After last week’s discussion on the usefulness of flip turns, I decided to experiment with them this weekend. About me: AOS swimmer, went from solidly BOP to back of the middle pack with lots and lots of hard work and zero natural talent. I also have a body that becomes hormonal teenager hostile to new messages from the brain about what it’s supposed to do. Brain says lift right arm, head tilts down and looks at feet before left hand goes up in the air.
So I tried the flip turns. Started with practicing somersaults. This actually worked out rather well, everything seemed tucked appropriately and felt pretty good. Then took it closer to the wall to get push off. Took a couple of tries, but finally got it. Then the problems started. After push off, I can’t seem to get myself twisted around and out of the water without almost coming to a dead stop. Kept working on that and rather than figuring it out, my flip ended up morphing into this strange spastic acrobatic thing where I turn while I’m flipping so I’m pushing off the wall facing down. Strangely, this seems a lot more comfortable and faster than the proper way.

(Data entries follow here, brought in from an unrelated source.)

What follows belongs to an exercise in optimizing a design on an open flow for a short achievable clock period and few clock cycles; a production flow would make more cautious choices.
The RTL was checked by simulation tests, not by an equivalence proof against the original design.
Power figures rest on the tool's default switching activity, not on a simulated workload.

File: config.mk
export PLATFORM = sky130hd
export DESIGN_NAME = NIOS_II
export DESIGN_NICKNAME = NIOS_II
export VERILOG_FILES = /design/flow/design.v
export SDC_FILE = /design/flow/constraint.sdc
export NUM_CORES = 4
export LEC_CHECK = 0
export CAP_MARGIN = 20
export CORE_MARGIN = 2
export CORE_UTILIZATION = 35
export SLEW_MARGIN = 20
File: constraint.sdc
create_clock -name core_clock -period 17.5 [get_ports {clock}]
set_input_delay 3.5000 -clock core_clock [delete_from_list [all_inputs] [get_ports {clock}]]
set_output_delay 3.5000 -clock core_clock [all_outputs]
set_load 0.01 [all_outputs]
File: design.v
`timescale 1ns/1ps
module pgm_cntr(pc_out, sign_ext_imme, inst_out, zero_flag, clock, reset);
output [31:0] pc_out;
input [31:0] sign_ext_imme;
input [31:0] inst_out;
input zero_flag, clock, reset;
reg [31:0] pc_out;
always@(posedge (clock) or posedge (reset))
 begin
   if(reset)
     begin
       pc_out <= 32'b0;
     end
   else
    begin
    if(zero_flag == 1'b0 && (inst_out[5:0] == 6'b010110))  
      pc_out <= sign_ext_imme;
   else if(zero_flag == 1'b1 && (inst_out[5:0] == 6'b000110))  
      pc_out <= sign_ext_imme; 
     else
      pc_out <= pc_out + 32'b100;
    end
 end
endmodule
`timescale 1ns/1ps
module reg_file (read_data_1, read_data_2, inst_out, WB_result, WB_reg, reset, clock, reg_write);
output [31:0] read_data_1, read_data_2;
input [31:0] WB_result,inst_out;
input [4:0] WB_reg;
input reset, clock, reg_write;
reg [31:0] read_data_1, read_data_2;
reg [31:0] register [0:31];  
always@(*)
 begin
	read_data_1 = register[inst_out[31:27]];
	read_data_2 = register[inst_out[26:22]];
 end
always@(posedge (clock) or posedge (reset))
 begin
  if(reset)
    begin 
		register [0] <= 32'b0;
                register [1] <= 32'b0;
		register [2] <= 32'b0;
		register [3] <= 32'b0;
		register [4] <= 32'b0;
		register [5] <= 32'b0;
		register [6] <= 32'b0;
		register [7] <= 32'b0;
		register [8] <= 32'b0;
		register [9] <= 32'b0;
		register [10] <= 32'b0;
		register [11] <= 32'b0;
		register [12] <= 32'b0;
		register [13] <= 32'b0;
		register [14] <= 32'b0;
		register [15] <= 32'b0;
		register [16] <= 32'b0;
		register [17] <= 32'b0;
		register [18] <= 32'b0;
		register [19] <= 32'b0;
		register [20] <= 32'b0;
		register [21] <= 32'b0;
		register [22] <= 32'b0;
		register [23] <= 32'b0;
		register [24] <= 32'b0;
		register [25] <= 32'b0;
		register [26] <= 32'b0;
		register [27] <= 32'b0;
		register [28] <= 32'b0;
		register [29] <= 32'b0;
		register [30] <= 32'b0;
		register [31] <= 32'b0;
	 end
	else if(reg_write)
          register[WB_reg] <= WB_result;
 end
  endmodule
`timescale 1ns/1ps
module ctrl_unit (reg_write,mem_write,mem_read,ALU_Src,RegDst,mem_to_reg,inst_out,reset);
output reg_write,mem_write,mem_read,ALU_Src,RegDst,mem_to_reg;
input [31:0]inst_out;
input reset;
reg reg_write,mem_write,mem_read,ALU_Src,RegDst,mem_to_reg;
always@(*)
 begin
      begin
	case(inst_out[5:0])
	6'b110100:                          
	begin
	  reg_write <= 1'b1;
	  mem_write <= 1'b0;
	  mem_read <= 1'b0;
	  ALU_Src <= 1'b1;
          RegDst <= 1'b0;
	  mem_to_reg <= 1'b0;
	end
	6'b010100:                          
	begin 
	  reg_write <= 1'b1;
	  mem_write <= 1'b0;
	  mem_read <= 1'b0;
	  ALU_Src <= 1'b1;
	  RegDst <= 1'b0;
	  mem_to_reg <= 1'b0;	
	end
	6'b010111:                       
	begin
	  reg_write <= 1'b1;
	  mem_write <= 1'b0;
	  mem_read <= 1'b1;
	  ALU_Src <= 1'b1;
	  RegDst <= 1'b0;
	  mem_to_reg <= 1'b1;
	end
	6'b111010:                       
	begin
	  reg_write <= 1'b1;
	  mem_write <= 1'b0;
	  mem_read <= 1'b0;
	  ALU_Src <= 1'b0;
	  RegDst <= 1'b1;
	  mem_to_reg <= 1'b0;
	end
	6'b000100:                       
	begin
	  reg_write <= 1'b1;
	  mem_write <= 1'b0;
	  mem_read <= 1'b0;
	  ALU_Src <= 1'b1;
	  RegDst <= 1'b0;
	  mem_to_reg <= 1'b0;
	end
	6'b010110:                       
	begin
	  reg_write <= 1'b0;
	  mem_write <= 1'b0;
	  mem_read <= 1'b0;
	  ALU_Src <= 1'b0;
	  RegDst <= 1'b0;
	  mem_to_reg <= 1'b0;
	end
	6'b010101:                       
	begin
	  reg_write <= 1'b0;
	  mem_write <= 1'b1;
	  mem_read <= 1'b0;
	  ALU_Src <= 1'b1;
	  RegDst <= 1'b0;
	  mem_to_reg <= 1'b0;
	end
        6'b000110:                       
	begin
	  reg_write <= 1'b0;
	  mem_write <= 1'b0;
	  mem_read <= 1'b0;
	  ALU_Src <= 1'b0;
	  RegDst <= 1'b0;
	  mem_to_reg <= 1'b0;
	end
	default:                         
	begin
	  reg_write <= 1'b0;
	  mem_write <= 1'b0;
	  mem_read <= 1'b0;
	  ALU_Src <= 1'b0;
	  RegDst <= 1'b0;
	  mem_to_reg <= 1'b0;
	end
	endcase
   end
end
endmodule
`timescale 1ns/1ps
module sign_ext(sign_ext_imme,inst_out,reset);
output [31:0] sign_ext_imme;
input [31:0] inst_out;
input reset;
reg [31:0] sign_ext_imme;
always@(*)
 begin
   if(inst_out[5:0] == 6'b110100)         
       sign_ext_imme = {inst_out[21:6], 16'b0};
   else if(inst_out[5:0] == 6'b010100)    
       sign_ext_imme = {16'b0, inst_out[21:6]};
   else
     begin
       sign_ext_imme [15:0] = inst_out[21:6];
       sign_ext_imme[31:16] = {16{inst_out[21]}};
     end
 end
endmodule
`timescale 1ns/1ps
module ALU_unit (ALU_result, zero_flag, read_data_1, mux_data_out, ALU_ctrl, reset);
output [31:0] ALU_result;
output zero_flag;
input [31:0] read_data_1, mux_data_out;
input [2:0] ALU_ctrl;
input reset;
reg [31:0] ALU_result;
reg zero_flag;
always@(*)
 begin
       case(ALU_ctrl)
	         3'b001: ALU_result = read_data_1 + mux_data_out;
		 3'b010: ALU_result = read_data_1 - mux_data_out;
		 3'b011: ALU_result = read_data_1 * mux_data_out;
		 3'b100: ALU_result = read_data_1 | mux_data_out;
		 3'b101: ALU_result = {31'b0, read_data_1 < mux_data_out};
	         default: ALU_result = 32'b0;
	endcase
 end
always@(*)
 begin
  if(ALU_result==0)
   zero_flag = 1'b1;
  else
   zero_flag = 1'b0;
 end
endmodule
`timescale 1ns/1ps
module ALU_ctrl(ALU_ctrl, inst_out, reset);
output [2:0] ALU_ctrl;
input [31:0] inst_out;
input reset;
reg [2:0] ALU_ctrl;
always@(*)
 begin
   if(inst_out[5:0] == 6'b110100)  
      ALU_ctrl = 3'b100;
   else if(inst_out[5:0] == 6'b010100)   
      ALU_ctrl = 3'b100;
   else if (inst_out[5:0] == 6'b010111)   
      ALU_ctrl = 3'b001;
   else if (inst_out[5:0] == 6'b111010 && inst_out[10:6] == 5'b00000 && inst_out[16:11] == 6'b110001)   
      ALU_ctrl = 3'b001;
   else if (inst_out[5:0] == 6'b111010 && inst_out[10:6] == 5'b00000 && inst_out[16:11] == 6'b100111)      
      ALU_ctrl = 3'b011;
   else if (inst_out[5:0] == 6'b000100)   
      ALU_ctrl = 3'b001;
  else if (inst_out[5:0] == 6'b010110)   
      ALU_ctrl = 3'b101;
  else if (inst_out[5:0] == 6'b010101)   
      ALU_ctrl = 3'b001;
  else if (inst_out[5:0] == 6'b000110)   
      ALU_ctrl = 3'b001;
  else
      ALU_ctrl = 3'b000;
 end
endmodule
`timescale 1ns/1ps
module mux_ALU(mux_data_out, read_data_2, sign_ext_imme, ALU_Src);
output [31:0] mux_data_out;
input [31:0] read_data_2, sign_ext_imme;
input ALU_Src;
assign mux_data_out = ALU_Src ? sign_ext_imme : read_data_2;
endmodule
`timescale 1ns/1ps
module mux_inst_type(WB_reg, inst_out, RegDst);
output [4:0] WB_reg;
input [31:0] inst_out;
input RegDst;
assign WB_reg = RegDst ? inst_out[21:17] : inst_out[26:22];
endmodule
`timescale 1ns/1ps
module mux_write_back(WB_result,ALU_result,read_mem_data,mem_to_reg);
output [31:0] WB_result;
input [31:0] read_mem_data;
input [31:0] ALU_result;
input mem_to_reg;
assign WB_result = mem_to_reg ? read_mem_data : ALU_result;
endmodule
`timescale 1ns/1ps
module NIOS_II(pc_out, inst_in, dmem_addr, dmem_wdata, dmem_we, dmem_re, dmem_rdata, clock, reset);
output [31:0] pc_out;
input  [31:0] inst_in;
output [31:0] dmem_addr;
output [31:0] dmem_wdata;
output dmem_we;
output dmem_re;
input  [31:0] dmem_rdata;
input clock;
input reset;
wire [31:0] pc_out, sign_ext_imme, inst_out, read_data_1, read_data_2, WB_result, ALU_result, mux_data_out, read_mem_data;
wire [4:0] WB_reg;
wire [2:0] ALU_ctrl;
wire zero_flag, reg_write, mem_write, mem_read, ALU_Src, RegDst, mem_to_reg;
assign inst_out = inst_in;
assign dmem_addr     = ALU_result;
assign dmem_wdata    = read_data_2;
assign dmem_we       = mem_write;
assign dmem_re       = mem_read;
assign read_mem_data = dmem_rdata;
pgm_cntr P1(.pc_out(pc_out), .sign_ext_imme(sign_ext_imme), .inst_out(inst_out), .zero_flag(zero_flag), .clock(clock), .reset(reset));
reg_file R2(.read_data_1(read_data_1), .read_data_2(read_data_2), .inst_out(inst_out), .WB_result(WB_result), .WB_reg(WB_reg), .reset(reset), .clock(clock), .reg_write(reg_write));
ctrl_unit C1(.reg_write(reg_write), .mem_write(mem_write), .mem_read(mem_read), .ALU_Src(ALU_Src), .RegDst(RegDst), .mem_to_reg(mem_to_reg), .inst_out(inst_out), .reset(reset));
sign_ext S1(.sign_ext_imme(sign_ext_imme), .inst_out(inst_out), .reset(reset));
ALU_unit A2(.ALU_result(ALU_result), .zero_flag(zero_flag), .read_data_1(read_data_1), .mux_data_out(mux_data_out), .ALU_ctrl(ALU_ctrl), .reset(reset));
ALU_ctrl A1(.ALU_ctrl(ALU_ctrl), .inst_out(inst_out), .reset(reset));
mux_ALU M1(.mux_data_out(mux_data_out), .read_data_2(read_data_2), .sign_ext_imme(sign_ext_imme), .ALU_Src(ALU_Src));
mux_inst_type M2(.WB_reg(WB_reg), .inst_out(inst_out), .RegDst(RegDst));
mux_write_back M3(.WB_result(WB_result), .ALU_result(ALU_result), .read_mem_data(read_mem_data), .mem_to_reg(mem_to_reg));
endmodule
File: run.sh
#!/bin/bash
# synth_recipe.tcl (not shown) runs the flow's synth.tcl, then flattens the netlist and writes it again
# the make line also repeats each setting of config.mk as NAME=value (left out here)
make -C /OpenROAD-flow-scripts/flow DESIGN_CONFIG=/design/flow/config.mk WORK_HOME=/design/flow/orfs CLKGATE_MAP_FILE= SYNTH_SCRIPT=/design/flow/synth_recipe.tcl finish
==> summary.md <==
| Metric | Value |
|---|---|
| Status | `finished clean` |
| Commonest non-fill, non-tap cells in the layout | `nand2_1, dfrtp_1, o21ai_0, buf_4, inv_1` |
| Fin. max-slew vios | `0` |
| Layout cells sized above 1 | `14.82%` |
| Ys flop type | `dfrtp_1` |
| Syn avg cell area | `8.643 µm²` |
| RSZ-0062 raised after global routing | `true` |
| Final-report hold violation count | `0` |
| Antenna violations before repair | `46` |
| Commonest non-fill, non-tap cell in the layout | `nand2_1` |
| CTS tree | `yes` |
| Post-Syn Area | `0.07159 mm²` |
| DR pass1 iterations | `7` |
| Yosys cell types | `92` |
| CTS clock-pin slew for the worst setup and hold paths | `50 ps` |
| CP Class | `in2out` |
| Type of the worst min-delay path | `reg2reg` |
| Fraction of registers with async set/reset | `100.0%` |
| Vias in the first global route | `70580` |
| Clock Tree Buf Depth | `3` |
| First-pass GRT wire length | `601300 µm` |
| Clock root cell | `clkbuf_16` |
| Most Frequent Cell on Critical Path | `buf_4` |
| Filler instances | `20180` |
| Max incr delay on CP | `580 ps` |
| Routed WL | `443500 µm` |
| Relative slew margins | `12.17%` |
| Max Cap Violations | `0` |
| Max FO, Critical Path | `11` |
| Power Dens Cells | `70.43 mW/mm²` |
| Largest cells by area after synthesis | `dfrtp_1, fa_1, nand2_1` |
| WHS Endpoint | `P1.pc_out[1]` |
| Avg Vias per Cell | `6.389` |
| Fin util | `42.73%` |
| Place WS | `-497.1 ps` |
| DRC | `0` |
| Routed Antenna Nets | `0` |
| Layout area overhead | `21.73%` |
| Register area share after synthesis | `36.91%` |
| Clk Latency, worst-skew pair | `870 ps` |
| Final hold slack | `482.0 ps` |
| Post-route setup slack | `165.6 ps` |
| Synth top area share | `36.91%` |
| Placed Area | `0.08212 mm²` |
| Hold wc startpoint | `P1.pc_out[1]` |
| Cts bufs inserted | `121` |
| FF-to-FF setup slack | `5490 ps` |
| Via count | `73900` |
| Total leakage power | `38.98 nW` |
| YS warnings | `7` |
| Power Total | `0.006137 W` |
| Synthesis-stage register bit count | `1056` |
| Reg-to-Reg Start | `R2.register[17][4]` |
| Die width | `456.3 µm` |
| CTS H-tree lvls | `3` |
| Pin count of the biggest net entering global routing | `181` |
| Synth Instances | `8283` |
| Final global-route overflow total | `0` |
| CP Launch Type | `input port` |
| Worst reg2reg path depth | `42` |
| Final setup violation count | `0` |
| Port bufs | `163` |
| Top-level I/O count | `164` |
| DP HPWL | `320100 µm` |
| WL per Instance | `38.34 µm` |
| Max Freq | `0.05769 GHz` |
| RD Place Congestion | `1.077` |
| Core area | `0.2040 mm²` |
| Cell taking the most area after synthesis | `dfrtp_1` |
| Total Routing Usage GR | `41.62%` |
| CP Capture Type | `output pin` |
| NumNets Final | `9437` |
| Slew @ Worst Pin | `1307 ps` |
| Maximum VDD drop | `0.09778 mV` |
| Post-synth EDFFs | `0` |
| Tmin final | `17330 ps` |
| Syn nets | `8977` |
| Hold_buf cts | `0` |
| DRC marker count from the first detailed-route iteration | `11470` |
| Clock Skews | `121.5 ps` |
| Initial Util | `35.10%` |
| Data arrival, critical path | `13830 ps` |
| Rows | `166` |
| Reg2reg end | `P1.pc_out[3]` |
| Crit-path slowest cell | `clkdlybuf4s50_1` |
| Full die area | `0.2082 mm²` |
| Die Y | `456.3 µm` |
| Hold Path Stages | `1` |
| CTS sink cnt | `1056` |
| CP Data Required Time | `14000 ps` |
| Post-route cell area | `0.08715 mm²` |
| Period utilization | `99.05%` |
==> layer usage <==
layer | wire [µm] | vias to the layer above | global-route usage, %
met4 | 37190 | 28 | 27.31
li1 | - | 29580 | -
met3 | 55680 | 1834 | 14.58
met5 | 301 | - | 0.7577
met2 | 184000 | 5946 | 60.44
met1 | 166400 | 36520 | 52.17
==> state kept, by name, summed over array words and instances (netlist names) <==
register     count
P1.pc_out       32
R2.register   1024
==> worst max-delay path by stage <==
stage,startpoint,to
4_1_cts,inst_in[23],dmem_addr[31]
3_3_place_gp,inst_in[27],dmem_addr[28]
2_1_floorplan,reset,P1.pc_out[0]
6_report,inst_in[23],dmem_addr[27]
3_5_place_dp,inst_in[27],dmem_addr[28]
5_1_grt,inst_in[27],dmem_addr[31]
==> critical path, delay by kind of cell <==
kind | cells | cell delay [ps]
compound gates | 8 | 1640
buf+inv | 14 | 2690
simple gates | 6 | 2360
fa+ha+maj | 9 | 3580
==> logic make-up after synthesis <==
logic type / synth area share [%]
buf+inv: 7.049
flops: 36.91
xor+xnor: 1.695
mux: 1.202
compound gates: 20.09
fa+ha+maj: 15.28
simple gates: 17.78
==> metrics by stage <==
step,std cells,setup TNS (ps)
5_1_grt,11540,-75.67
2_1_floorplan,8283,-592980
6_report,11570,0
3_5_place_dp,11280,-1530
3_3_place_gp,11280,-1690
4_1_cts,11510,0
==> layout make-up <==
cell class,instances,area [µm²],share of cell area [%]
antenna,34,85.08,0.09763
inverter,626,2369,2.718
sequential,1056,26430,30.32
timing repair buffer,1001,9153,10.50
tap,2688,3363,3.859
multi-input combinational,5937,41280,47.37
clock inverter,78,1204,1.381
clock buffer,148,3269,3.752
==> cell usage after synthesis (all sizes together), types with 54 or more instances <==
library cell and n:
dfrtp 1056, clkbuf 484, ha 218, nand4 166, o21ai 1070, xnor2 94
buf 180, a21oi 149, mux2i 77, inv 613, nor2 496, and3 127
a22o 58, nor3 54, a22oi 593, nand3 313, nand2 1442, fa 410
==> what timing repair did <==
item | in CTS | in global routing
endpoints found under the setup margin | 6 | 7
gates resized for setup | 8 | 20
buffers inserted | 0 | 18
pin swaps | 0 | 9
==> where the power goes <==
| part | leakage (nW) | total, W | internal (W) | switching, W |
|---|---|---|---|---|
| combinational | 22.1 | 0.000695 | 0.000232 | 0.000463 |
| sequential | 14.7 | 0.00253 | 0.00248 | 0.0000496 |
| clock | 2.15 | 0.00291 | 0.00170 | 0.00121 |
| total | 39.0 | 0.00614 | 0.00442 | 0.00172 |
Testbench counts, summed over its fixed seeds: cycles 48,113.

==> static timing again, ports no longer ideal <==
Ports are ideal in the flow. The routed layout listed here was re-timed in OpenROAD. Step 1, drivers: a clkbuf_16 drives clock and a buf_2 each remaining input, both assumed. Step 2 also shifts input and output timing later by t, the mid clock arrival at the registers, as if the neighbouring blocks saw the same clock. a / b / c = ideal / step 1 / step 2; a / b = the first two.
shift t [ns]: 0.901
setup slack, ns: 0.166 / 0.050 / 0.050
slew at the worst register clock pin (ns): 0.07 / 0.07
worst data-port slew with drivers (ns): 0.18
After both steps setup and hold are still met in this run. For this run, drivers alone change the setup slack by -0.116 ns; drivers and shift together by -0.116 ns.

Here are my questions: should I stop, go back to step one and get the flip back to where it was so I’m facing up hitting the wall? If so, how do I propel myself forward without grinding to a halt (the thrashing denizens-of-the-pool thing I’m doing while attempting to kick is a monstrous insult to dolphins)? Or, since it’s kinda working for me, should I just stay with my that’s-not-a-flip-turn flip turn? If I do that, will I be committing some horrible swimming offense that will fill my afterlife with V02 max 100m repeats while old ladies beat me with pool noodles?
Thanks in advance.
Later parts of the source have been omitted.